## Task item
Using the records below, give again exactly the lines from the line that contains "ha_1 | 4 | 4" through the line that contains "u_trgo.ref0_q | 0.26 |", both ends included, and only those.

-- Data provided follows --

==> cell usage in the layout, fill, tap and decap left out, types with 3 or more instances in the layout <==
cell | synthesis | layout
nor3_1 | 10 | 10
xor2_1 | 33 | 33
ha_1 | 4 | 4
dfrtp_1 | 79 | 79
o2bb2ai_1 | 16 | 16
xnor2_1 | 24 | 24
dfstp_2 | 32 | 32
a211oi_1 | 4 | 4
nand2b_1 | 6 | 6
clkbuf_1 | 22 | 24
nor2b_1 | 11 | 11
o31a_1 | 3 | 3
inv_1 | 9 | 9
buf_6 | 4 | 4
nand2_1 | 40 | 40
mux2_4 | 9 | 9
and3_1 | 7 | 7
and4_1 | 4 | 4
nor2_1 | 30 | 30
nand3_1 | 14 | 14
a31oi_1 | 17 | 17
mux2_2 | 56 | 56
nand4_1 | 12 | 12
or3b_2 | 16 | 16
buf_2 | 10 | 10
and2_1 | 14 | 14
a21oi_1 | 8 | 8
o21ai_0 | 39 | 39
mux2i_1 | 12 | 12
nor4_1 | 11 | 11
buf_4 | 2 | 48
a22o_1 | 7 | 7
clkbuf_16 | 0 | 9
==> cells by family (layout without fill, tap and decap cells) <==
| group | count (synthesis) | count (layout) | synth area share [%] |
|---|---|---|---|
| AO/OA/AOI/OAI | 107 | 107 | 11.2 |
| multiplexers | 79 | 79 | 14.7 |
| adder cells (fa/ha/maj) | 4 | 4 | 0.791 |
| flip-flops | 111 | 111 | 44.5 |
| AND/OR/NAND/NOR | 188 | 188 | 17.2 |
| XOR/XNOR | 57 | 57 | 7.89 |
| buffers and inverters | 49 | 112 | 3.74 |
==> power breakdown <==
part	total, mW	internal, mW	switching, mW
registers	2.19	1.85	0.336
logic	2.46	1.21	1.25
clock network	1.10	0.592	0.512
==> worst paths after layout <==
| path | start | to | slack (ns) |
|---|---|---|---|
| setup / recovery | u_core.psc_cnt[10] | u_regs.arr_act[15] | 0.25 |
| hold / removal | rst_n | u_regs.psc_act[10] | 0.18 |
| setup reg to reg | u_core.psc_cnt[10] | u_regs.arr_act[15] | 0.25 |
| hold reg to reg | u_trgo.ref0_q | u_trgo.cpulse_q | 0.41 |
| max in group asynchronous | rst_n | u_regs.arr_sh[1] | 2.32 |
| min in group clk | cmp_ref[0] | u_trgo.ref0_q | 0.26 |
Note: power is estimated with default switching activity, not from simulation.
==> src/rtl/i2cds_pkg.sv <==
// Package: shared types for the dual-identifier bus slave.
// Assumes: one byte per bus transfer.
package i2cds_pkg;
    localparam int BYTE_W = 8;
    localparam int CNT_W  = 4;

    typedef enum logic [2:0] {
        ST_IDLE  = 3'd0,
        ST_SEL   = 3'd1,
        ST_ACK   = 3'd2,
        ST_RX    = 3'd3,
        ST_TX    = 3'd4,
        ST_ACKIN = 3'd5
    } eng_state_t;

    typedef enum logic {
        TGT_MEM  = 1'b0,
        TGT_PROT = 1'b1
    } target_t;
endpackage

==> src/rtl/i2cds_line_sync.sv <==
// Module: resynchronises the clock and data lines and flags edges and bus conditions.
// Assumes: both lines idle high; the bus is at least several system clocks per phase.
module i2cds_line_sync #(
    parameter int SYNC_STAGES = 2
) (
    input  logic clk,
    input  logic rst_n,
    input  logic scl_i,
    input  logic sda_i,
    output logic scl_s,
    output logic sda_s,
    output logic scl_rise,
    output logic scl_fall,
    output logic start_det,
    output logic stop_det
);
    localparam int NLINES = 2;

    logic [NLINES-1:0] raw;
    logic [NLINES-1:0] synced;
    logic [NLINES-1:0] prev;

    assign raw = {sda_i, scl_i};

    generate
        for (genvar g = 0; g < NLINES; g++) begin : g_line
            logic [SYNC_STAGES-1:0] chain;
            // Shift chain: brings one line into the clock domain.
            always_ff @(posedge clk) begin
                if (!rst_n) chain <= '1;
                else        chain <= {chain[SYNC_STAGES-2:0], raw[g]};
            end
            assign synced[g] = chain[SYNC_STAGES-1];
        end
    endgenerate

    // History register: previous synchronised value for edge detection.
    always_ff @(posedge clk) begin
        if (!rst_n) prev <= '1;
        else        prev <= synced;
    end

    assign scl_s     = synced[0];
    assign sda_s     = synced[1];
    assign scl_rise  = synced[0] & ~prev[0];
    assign scl_fall  = ~synced[0] & prev[0];
    assign start_det = synced[0] & prev[0] & prev[1] & ~synced[1];
    assign stop_det  = synced[0] & prev[0] & ~prev[1] & synced[1];
endmodule

==> src/rtl/i2cds_sel_decode.sv <==
// Module: compares the upper nibble of a select byte with the two type identifiers.
// Assumes: the identifiers differ.
module i2cds_sel_decode #(
    parameter logic [3:0] MEM_ID  = 4'b1010,
    parameter logic [3:0] PROT_ID = 4'b0110
) (
    input  logic [7:0] sel_byte,
    output logic       hit_mem,
    output logic       hit_prot
);
    // Identifier compare on bits [7:4].
    always_comb begin
        hit_mem  = (sel_byte[7:4] == MEM_ID);
        hit_prot = (sel_byte[7:4] == PROT_ID);
    end
endmodule

==> src/rtl/i2cds_engine.sv <==
// Module: bit and byte sequencer. It receives the select byte, acknowledges,
// receives or sends data, and drives the memory and protection ports.
// Assumes: edges and conditions come pre-synchronised from i2cds_line_sync.
module i2cds_engine
    import i2cds_pkg::*;
#(
    parameter int ADDR_W = 8
) (
    input  logic              clk,
    input  logic              rst_n,
    input  logic              lockout,
    input  logic              scl_s,
    input  logic              sda_s,
    input  logic              scl_rise,
    input  logic              scl_fall,
    input  logic              start_det,
    input  logic              stop_det,
    input  logic              hit_mem,
    input  logic              hit_prot,
    output logic [BYTE_W-1:0] shreg,
    output logic              sda_drive_n,
    output logic [ADDR_W-1:0] mem_addr,
    output logic              mem_rd_en,
    input  logic [BYTE_W-1:0] mem_rdata,
    output logic              mem_wr_en,
    output logic [BYTE_W-1:0] wr_data,
    output logic              prot_wr_en,
    input  logic [BYTE_W-1:0] prot_rdata
);
    eng_state_t        st;
    target_t           tgt;
    logic [CNT_W-1:0]  bit_cnt;
    logic              is_read;
    logic              first_byte;
    logic              inc_pend;
    logic              master_ack;
    logic [BYTE_W-1:0] rd_byte;

    // Read source: pick the byte for the addressed target.
    always_comb rd_byte = (tgt == TGT_PROT) ? prot_rdata : mem_rdata;

    // Sequencer: one state step per synchronised bus event.
    always_ff @(posedge clk) begin
        if (!rst_n || lockout) begin
            st          <= ST_IDLE;
            tgt         <= TGT_MEM;
            bit_cnt     <= '0;
            shreg       <= '0;
            is_read     <= 1'b0;
            first_byte  <= 1'b0;
            inc_pend    <= 1'b0;
            master_ack  <= 1'b0;
            sda_drive_n <= 1'b1;
            mem_rd_en   <= 1'b0;
            mem_wr_en   <= 1'b0;
            prot_wr_en  <= 1'b0;
            if (!rst_n) begin
                mem_addr <= '0;
                wr_data  <= '0;
            end
        end else begin
            mem_rd_en  <= 1'b0;
            mem_wr_en  <= 1'b0;
            prot_wr_en <= 1'b0;
            if (start_det) begin
                st          <= ST_SEL;
                bit_cnt     <= '0;
                sda_drive_n <= 1'b1;
            end else if (stop_det) begin
                st          <= ST_IDLE;
                sda_drive_n <= 1'b1;
            end else begin
                case (st)
                    ST_SEL: begin
                        if (scl_rise) begin
                            shreg   <= {shreg[BYTE_W-2:0], sda_s};
                            bit_cnt <= bit_cnt + 1'b1;
                        end else if (scl_fall && bit_cnt == CNT_W'(BYTE_W)) begin
                            if (hit_mem || hit_prot) begin
                                tgt         <= hit_prot ? TGT_PROT : TGT_MEM;
                                is_read     <= shreg[0];
                                first_byte  <= 1'b1;
                                sda_drive_n <= 1'b0;
                                st          <= ST_ACK;
                            end else begin
                                st <= ST_IDLE;
                            end
                        end
                    end
                    ST_ACK: begin
                        if (scl_fall) begin
                            bit_cnt  <= '0;
                            inc_pend <= 1'b0;
                            if (inc_pend) mem_addr <= mem_addr + 1'b1;
                            if (is_read) begin
                                shreg       <= rd_byte;
                                sda_drive_n <= rd_byte[BYTE_W-1];
                                mem_rd_en   <= (tgt == TGT_MEM);
                                st          <= ST_TX;
                            end else begin
                                sda_drive_n <= 1'b1;
                                st          <= ST_RX;
                            end
                        end
                    end
                    ST_RX: begin
                        if (scl_rise) begin
                            shreg   <= {shreg[BYTE_W-2:0], sda_s};
                            bit_cnt <= bit_cnt + 1'b1;
                        end else if (scl_fall && bit_cnt == CNT_W'(BYTE_W)) begin
                            sda_drive_n <= 1'b0;
                            st          <= ST_ACK;
                            wr_data     <= shreg;
                            if (tgt == TGT_PROT) begin
                                prot_wr_en <= 1'b1;
                            end else if (first_byte) begin
                                mem_addr   <= ADDR_W'(shreg);
                                first_byte <= 1'b0;
                            end else begin
                                mem_wr_en <= 1'b1;
                                inc_pend  <= 1'b1;
                            end
                        end
                    end
                    ST_TX: begin
                        if (scl_fall) begin
                            if (bit_cnt == CNT_W'(BYTE_W - 1)) begin
                                sda_drive_n <= 1'b1;
                                st          <= ST_ACKIN;
                            end else begin
                                shreg       <= {shreg[BYTE_W-2:0], 1'b0};
                                sda_drive_n <= shreg[BYTE_W-2];
                                bit_cnt     <= bit_cnt + 1'b1;
                            end
                        end
                    end
                    ST_ACKIN: begin
                        if (scl_rise) begin
                            master_ack <= ~sda_s;
                            if (!sda_s && tgt == TGT_MEM) mem_addr <= mem_addr + 1'b1;
                        end else if (scl_fall) begin
                            if (master_ack) begin
                                bit_cnt     <= '0;
                                shreg       <= rd_byte;
                                sda_drive_n <= rd_byte[BYTE_W-1];
                                mem_rd_en   <= (tgt == TGT_MEM);
                                st          <= ST_TX;
                            end else begin
                                st <= ST_IDLE;
                            end
                        end
                    end
                    default: ;
                endcase
            end
        end
    end

    // no drive and no strobes in the cycle after the lockout is seen.
    a_r9_lockout_quiet: assert property (@(posedge clk) disable iff (!rst_n)
        lockout |=> (sda_drive_n && !mem_wr_en && !prot_wr_en && !mem_rd_en));

    // the drive only moves on a low clock unless a condition or the lockout forced it.
    a_r7_drive_moves_low: assert property (@(posedge clk) disable iff (!rst_n)
        (!$stable(sda_drive_n) && !$past(start_det) && !$past(stop_det) && !$past(lockout))
        |-> !$past(scl_s));

    // a memory write strobe lasts one cycle.
    a_r5_single_strobe: assert property (@(posedge clk) disable iff (!rst_n)
        mem_wr_en |=> !mem_wr_en);

    // an unknown identifier returns to idle with the line released.
    a_r4_unknown_silent: assert property (@(posedge clk) disable iff (!rst_n)
        (st == ST_SEL && scl_fall && bit_cnt == CNT_W'(BYTE_W) && !hit_mem && !hit_prot
         && !start_det && !stop_det && !lockout) |=> (st == ST_IDLE && sda_drive_n));

    // the slave never drives while the master acknowledges.
    a_r8_release_master_bit: assert property (@(posedge clk) disable iff (!rst_n)
        (st == ST_ACKIN) |-> sda_drive_n);

    // only one target is strobed in a cycle.
    a_r6_one_target: assert property (@(posedge clk) disable iff (!rst_n)
        !(mem_wr_en && prot_wr_en));
endmodule
[src/rtl/tod_pkg.sv]
package tod_pkg;
  localparam int ADDR_W = 4;
  localparam int N_ALM  = 2;
  localparam int N_PG   = 2;

  typedef enum logic [ADDR_W-1:0] {
    RA_CTRL    = 4'd0,
    RA_CNT_LO  = 4'd1,
    RA_CNT_HI  = 4'd2,
    RA_ADDEND  = 4'd3,
    RA_ACCUM   = 4'd4,
    RA_PRSC    = 4'd5,
    RA_ALM0_LO = 4'd6,
    RA_ALM0_HI = 4'd7,
    RA_ALM1_LO = 4'd8,
    RA_ALM1_HI = 4'd9,
    RA_PPD0    = 4'd10,
    RA_PPD1    = 4'd11
  } reg_addr_e;

  // control word bit positions
  localparam int B_EN      = 2;
  localparam int B_BYP     = 3;
  localparam int B_SRST    = 5;
  localparam int B_NOALIGN = 14;
  localparam int B_PER     = 16;
  localparam int B_STARTED = 28;
  localparam int B_POL1    = 30;
  localparam int B_POL0    = 31;
endpackage

[src/rtl/tod_step.sv]
module tod_step #(
  parameter int CNT_W = 64,
  parameter int ACC_W = 32,
  parameter int PER_W = 10
) (
  input  logic             clk,
  input  logic             rst,
  input  logic             clr,
  input  logic             en,
  input  logic             byp,
  input  logic [ACC_W-1:0] addend,
  input  logic [PER_W-1:0] period,
  input  logic             acc_wr,
  input  logic [ACC_W-1:0] acc_wdata,
  input  logic             cnt_wr,
  input  logic [CNT_W-1:0] cnt_wdata,
  output logic [CNT_W-1:0] cnt_q,
  output logic [ACC_W-1:0] acc_q,
  output logic             tick
);
  logic [ACC_W:0] sum;

  assign sum  = {1'b0, acc_q} + {1'b0, addend};
  assign tick = en & (byp | sum[ACC_W]);

  always_ff @(posedge clk) begin
    if (rst || clr) begin
      cnt_q <= '0;
      acc_q <= '0;
    end else begin
      if (acc_wr)          acc_q <= acc_wdata;
      else if (en && !byp) acc_q <= sum[ACC_W-1:0];
      if (cnt_wr)          cnt_q <= cnt_wdata;
      else if (tick)       cnt_q <= cnt_q + CNT_W'(period);
    end
  end
endmodule

[src/rtl/tod_alarm.sv]
module tod_alarm #(
  parameter int CNT_W = 64
) (
  input  logic             clk,
  input  logic             rst,
  input  logic             en,
  input  logic             pol,
  input  logic [CNT_W-1:0] cnt,
  input  logic [CNT_W-1:0] target,
  output logic             hit,
  output logic             evt,
  output logic             pin
);
  logic match, match_d;

  assign match = en && (cnt == target);
  assign hit   = match && !match_d;

  always_ff @(posedge clk) begin
    if (rst) begin
      match_d <= 1'b0;
      evt     <= 1'b0;
      pin     <= 1'b0;
    end else begin
      match_d <= match;
      evt     <= hit;
      pin     <= hit ^ pol;
    end
  end
endmodule

[src/rtl/tod_pulse.sv]
module tod_pulse #(
  parameter int PPD_W = 32,
  parameter int PER_W = 10
) (
  input  logic             clk,
  input  logic             rst,
  input  logic             clr,
  input  logic             run,
  input  logic             restart,
  input  logic             tick,
  input  logic [PER_W-1:0] step,
  input  logic [PPD_W-1:0] ppd,
  output logic             evt
);
  logic [PPD_W-1:0] rem;
  logic [PPD_W-1:0] step_w;

  assign step_w = PPD_W'(step);

  always_ff @(posedge clk) begin
    if (rst || clr) begin
      rem <= '0;
      evt <= 1'b0;
    end else begin
      evt <= 1'b0;
      if (restart || !run) begin
        rem <= ppd;
      end else if (tick) begin
        if (rem <= step_w) begin
          evt <= 1'b1;
          rem <= ppd;
        end else begin
          rem <= rem - step_w;
        end
      end
    end
  end
endmodule

[src/rtl/tod_timer.sv]
module tod_timer
  import tod_pkg::*;
#(
  parameter int BUS_W  = 32,
  parameter int PER_W  = 10,
  parameter int PRSC_W = 16,
  parameter int PPD_W  = 32
) (
  input  logic                 clk,
  input  logic                 rst,
  input  logic                 bus_wr,
  input  logic                 bus_rd,
  input  logic [ADDR_W-1:0]    bus_addr,
  input  logic [BUS_W-1:0]     bus_wdata,
  output logic [BUS_W-1:0]     bus_rdata,
  output logic [2*BUS_W-1:0]   time_ns,
  output logic [N_ALM-1:0]     alarm_evt,
  output logic [N_ALM-1:0]     alarm_out,
  output logic [N_PG-1:0]      pulse_evt,
  output logic                 clk_out
);
  localparam int CNT_W = 2 * BUS_W;

  logic                          en_q, byp_q, noalign_q, started;
  logic [1:0]                    csel_q;
  logic [N_ALM-1:0]              pol_q;
  logic [PER_W-1:0]              per_q;
  logic [BUS_W-1:0]              addend_q, lo_stage, hi_shadow;
  logic [PRSC_W-1:0]             prsc_q, div_cnt;
  logic [N_ALM-1:0][CNT_W-1:0]   alm_q;
  logic [N_PG-1:0][PPD_W-1:0]    ppd_q;
  logic [N_ALM-1:0]              alm_hit;
  logic [CNT_W-1:0]              cnt_q;
  logic [BUS_W-1:0]              acc_q;
  logic                          tick;
  logic                          wr_ctrl, srst_wr, cnt_wr, acc_wr;
  logic                          start_now, realign, pg_run;
  logic [BUS_W-1:0]              ctrl_word;

  assign wr_ctrl   = bus_wr && (bus_addr == RA_CTRL);
  assign srst_wr   = wr_ctrl && bus_wdata[B_SRST];
  assign cnt_wr    = bus_wr && (bus_addr == RA_CNT_HI);
  assign acc_wr    = bus_wr && (bus_addr == RA_ACCUM);
  assign realign   = alm_hit[0] && !noalign_q;
  assign start_now = en_q && noalign_q;
  assign pg_run    = started || start_now;
  assign time_ns   = cnt_q;

  // control fields
  always_ff @(posedge clk) begin
    if (rst) begin
      en_q      <= 1'b0;
      byp_q     <= 1'b0;
      noalign_q <= 1'b0;
      csel_q    <= '0;
      pol_q     <= '0;
      per_q     <= '0;
    end else if (wr_ctrl) begin
      en_q      <= bus_wdata[B_EN];
      byp_q     <= bus_wdata[B_BYP];
      noalign_q <= bus_wdata[B_NOALIGN];
      csel_q    <= bus_wdata[1:0];
      pol_q[0]  <= bus_wdata[B_POL0];
      pol_q[1]  <= bus_wdata[B_POL1];
      per_q     <= bus_wdata[B_PER +: PER_W];
    end
  end

  // plain data registers
  always_ff @(posedge clk) begin
    if (rst) begin
      addend_q <= '0;
      prsc_q   <= '0;
      lo_stage <= '0;
    end else if (bus_wr) begin
      if (bus_addr == RA_ADDEND) addend_q <= bus_wdata;
      if (bus_addr == RA_PRSC)   prsc_q   <= bus_wdata[PRSC_W-1:0];
      if (bus_addr == RA_CNT_LO) lo_stage <= bus_wdata;
    end
  end

  // started flag: set by first realignment or by a free-running start
  always_ff @(posedge clk) begin
    if (rst || srst_wr)           started <= 1'b0;
    else if (start_now || realign) started <= 1'b1;
  end

  tod_step #(.CNT_W(CNT_W), .ACC_W(BUS_W), .PER_W(PER_W)) u_step (
    .clk(clk), .rst(rst), .clr(srst_wr), .en(en_q), .byp(byp_q),
    .addend(addend_q), .period(per_q),
    .acc_wr(acc_wr), .acc_wdata(bus_wdata),
    .cnt_wr(cnt_wr), .cnt_wdata({bus_wdata, lo_stage}),
    .cnt_q(cnt_q), .acc_q(acc_q), .tick(tick)
  );

  for (genvar g = 0; g < N_ALM; g++) begin : g_alm
    localparam logic [ADDR_W-1:0] A_LO = ADDR_W'(RA_ALM0_LO) + ADDR_W'(2 * g);
    localparam logic [ADDR_W-1:0] A_HI = A_LO + ADDR_W'(1);

    always_ff @(posedge clk) begin
      if (rst) begin
        alm_q[g] <= '0;
      end else if (bus_wr) begin
        if (bus_addr == A_LO) alm_q[g][BUS_W-1:0]     <= bus_wdata;
        if (bus_addr == A_HI) alm_q[g][CNT_W-1:BUS_W] <= bus_wdata;
      end
    end

    tod_alarm #(.CNT_W(CNT_W)) u_alarm (
      .clk(clk), .rst(rst), .en(en_q), .pol(pol_q[g]),
      .cnt(cnt_q), .target(alm_q[g]),
      .hit(alm_hit[g]), .evt(alarm_evt[g]), .pin(alarm_out[g])
    );
  end

  for (genvar k = 0; k < N_PG; k++) begin : g_pg
    localparam logic [ADDR_W-1:0] A_PD = ADDR_W'(RA_PPD0) + ADDR_W'(k);

    always_ff @(posedge clk) begin
      if (rst)                             ppd_q[k] <= '0;
      else if (bus_wr && bus_addr == A_PD) ppd_q[k] <= PPD_W'(bus_wdata);
    end

    tod_pulse #(.PPD_W(PPD_W), .PER_W(PER_W)) u_pulse (
      .clk(clk), .rst(rst), .clr(srst_wr), .run(pg_run), .restart(realign),
      .tick(tick), .step(per_q), .ppd(ppd_q[k]), .evt(pulse_evt[k])
    );
  end

  // prescaled output clock
  always_ff @(posedge clk) begin
    if (rst || srst_wr) begin
      div_cnt <= '0;
      clk_out <= 1'b0;
    end else if (tick) begin
      if (({1'b0, div_cnt} + 1'b1) >= {1'b0, prsc_q}) begin
        div_cnt <= '0;
        clk_out <= ~clk_out;
      end else begin
        div_cnt <= div_cnt + 1'b1;
      end
    end
  end

  always_comb begin
    ctrl_word                   = '0;
    ctrl_word[B_POL0]           = pol_q[0];
    ctrl_word[B_POL1]           = pol_q[1];
    ctrl_word[B_STARTED]        = started;
    ctrl_word[B_PER +: PER_W]   = per_q;
    ctrl_word[B_NOALIGN]        = noalign_q;
    ctrl_word[B_BYP]            = byp_q;
    ctrl_word[B_EN]             = en_q;
    ctrl_word[1:0]              = csel_q;
  end

  // registered read port with coherent high-word shadow
  always_ff @(posedge clk) begin
    if (rst) begin
      bus_rdata <= '0;
      hi_shadow <= '0;
    end else if (bus_rd) begin
      case (bus_addr)
        RA_CTRL:    bus_rdata <= ctrl_word;
        RA_CNT_LO:  begin
                      bus_rdata <= cnt_q[BUS_W-1:0];
                      hi_shadow <= cnt_q[CNT_W-1:BUS_W];
                    end
        RA_CNT_HI:  bus_rdata <= hi_shadow;
        RA_ADDEND:  bus_rdata <= addend_q;
        RA_ACCUM:   bus_rdata <= acc_q;
        RA_PRSC:    bus_rdata <= BUS_W'(prsc_q);
        RA_ALM0_LO: bus_rdata <= alm_q[0][BUS_W-1:0];
        RA_ALM0_HI: bus_rdata <= alm_q[0][CNT_W-1:BUS_W];
        RA_ALM1_LO: bus_rdata <= alm_q[1][BUS_W-1:0];
        RA_ALM1_HI: bus_rdata <= alm_q[1][CNT_W-1:BUS_W];
        RA_PPD0:    bus_rdata <= BUS_W'(ppd_q[0]);
        RA_PPD1:    bus_rdata <= BUS_W'(ppd_q[1]);
        default:    bus_rdata <= '0;
      endcase
    end
  end
endmodule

-- Data provided concluded --

## Your response
ha_1 | 4 | 4
dfrtp_1 | 79 | 79
o2bb2ai_1 | 16 | 16
xnor2_1 | 24 | 24
dfstp_2 | 32 | 32
a211oi_1 | 4 | 4
nand2b_1 | 6 | 6
clkbuf_1 | 22 | 24
nor2b_1 | 11 | 11
o31a_1 | 3 | 3
inv_1 | 9 | 9
buf_6 | 4 | 4
nand2_1 | 40 | 40
mux2_4 | 9 | 9
and3_1 | 7 | 7
and4_1 | 4 | 4
nor2_1 | 30 | 30
nand3_1 | 14 | 14
a31oi_1 | 17 | 17
mux2_2 | 56 | 56
nand4_1 | 12 | 12
or3b_2 | 16 | 16
buf_2 | 10 | 10
and2_1 | 14 | 14
a21oi_1 | 8 | 8
o21ai_0 | 39 | 39
mux2i_1 | 12 | 12
nor4_1 | 11 | 11
buf_4 | 2 | 48
a22o_1 | 7 | 7
clkbuf_16 | 0 | 9
==> cells by family (layout without fill, tap and decap cells) <==
| group | count (synthesis) | count (layout) | synth area share [%] |
|---|---|---|---|
| AO/OA/AOI/OAI | 107 | 107 | 11.2 |
| multiplexers | 79 | 79 | 14.7 |
| adder cells (fa/ha/maj) | 4 | 4 | 0.791 |
| flip-flops | 111 | 111 | 44.5 |
| AND/OR/NAND/NOR | 188 | 188 | 17.2 |
| XOR/XNOR | 57 | 57 | 7.89 |
| buffers and inverters | 49 | 112 | 3.74 |
==> power breakdown <==
part	total, mW	internal, mW	switching, mW
registers	2.19	1.85	0.336
logic	2.46	1.21	1.25
clock network	1.10	0.592	0.512
==> worst paths after layout <==
| path | start | to | slack (ns) |
|---|---|---|---|
| setup / recovery | u_core.psc_cnt[10] | u_regs.arr_act[15] | 0.25 |
| hold / removal | rst_n | u_regs.psc_act[10] | 0.18 |
| setup reg to reg | u_core.psc_cnt[10] | u_regs.arr_act[15] | 0.25 |
| hold reg to reg | u_trgo.ref0_q | u_trgo.cpulse_q | 0.41 |
| max in group asynchronous | rst_n | u_regs.arr_sh[1] | 2.32 |
| min in group clk | cmp_ref[0] | u_trgo.ref0_q | 0.26 |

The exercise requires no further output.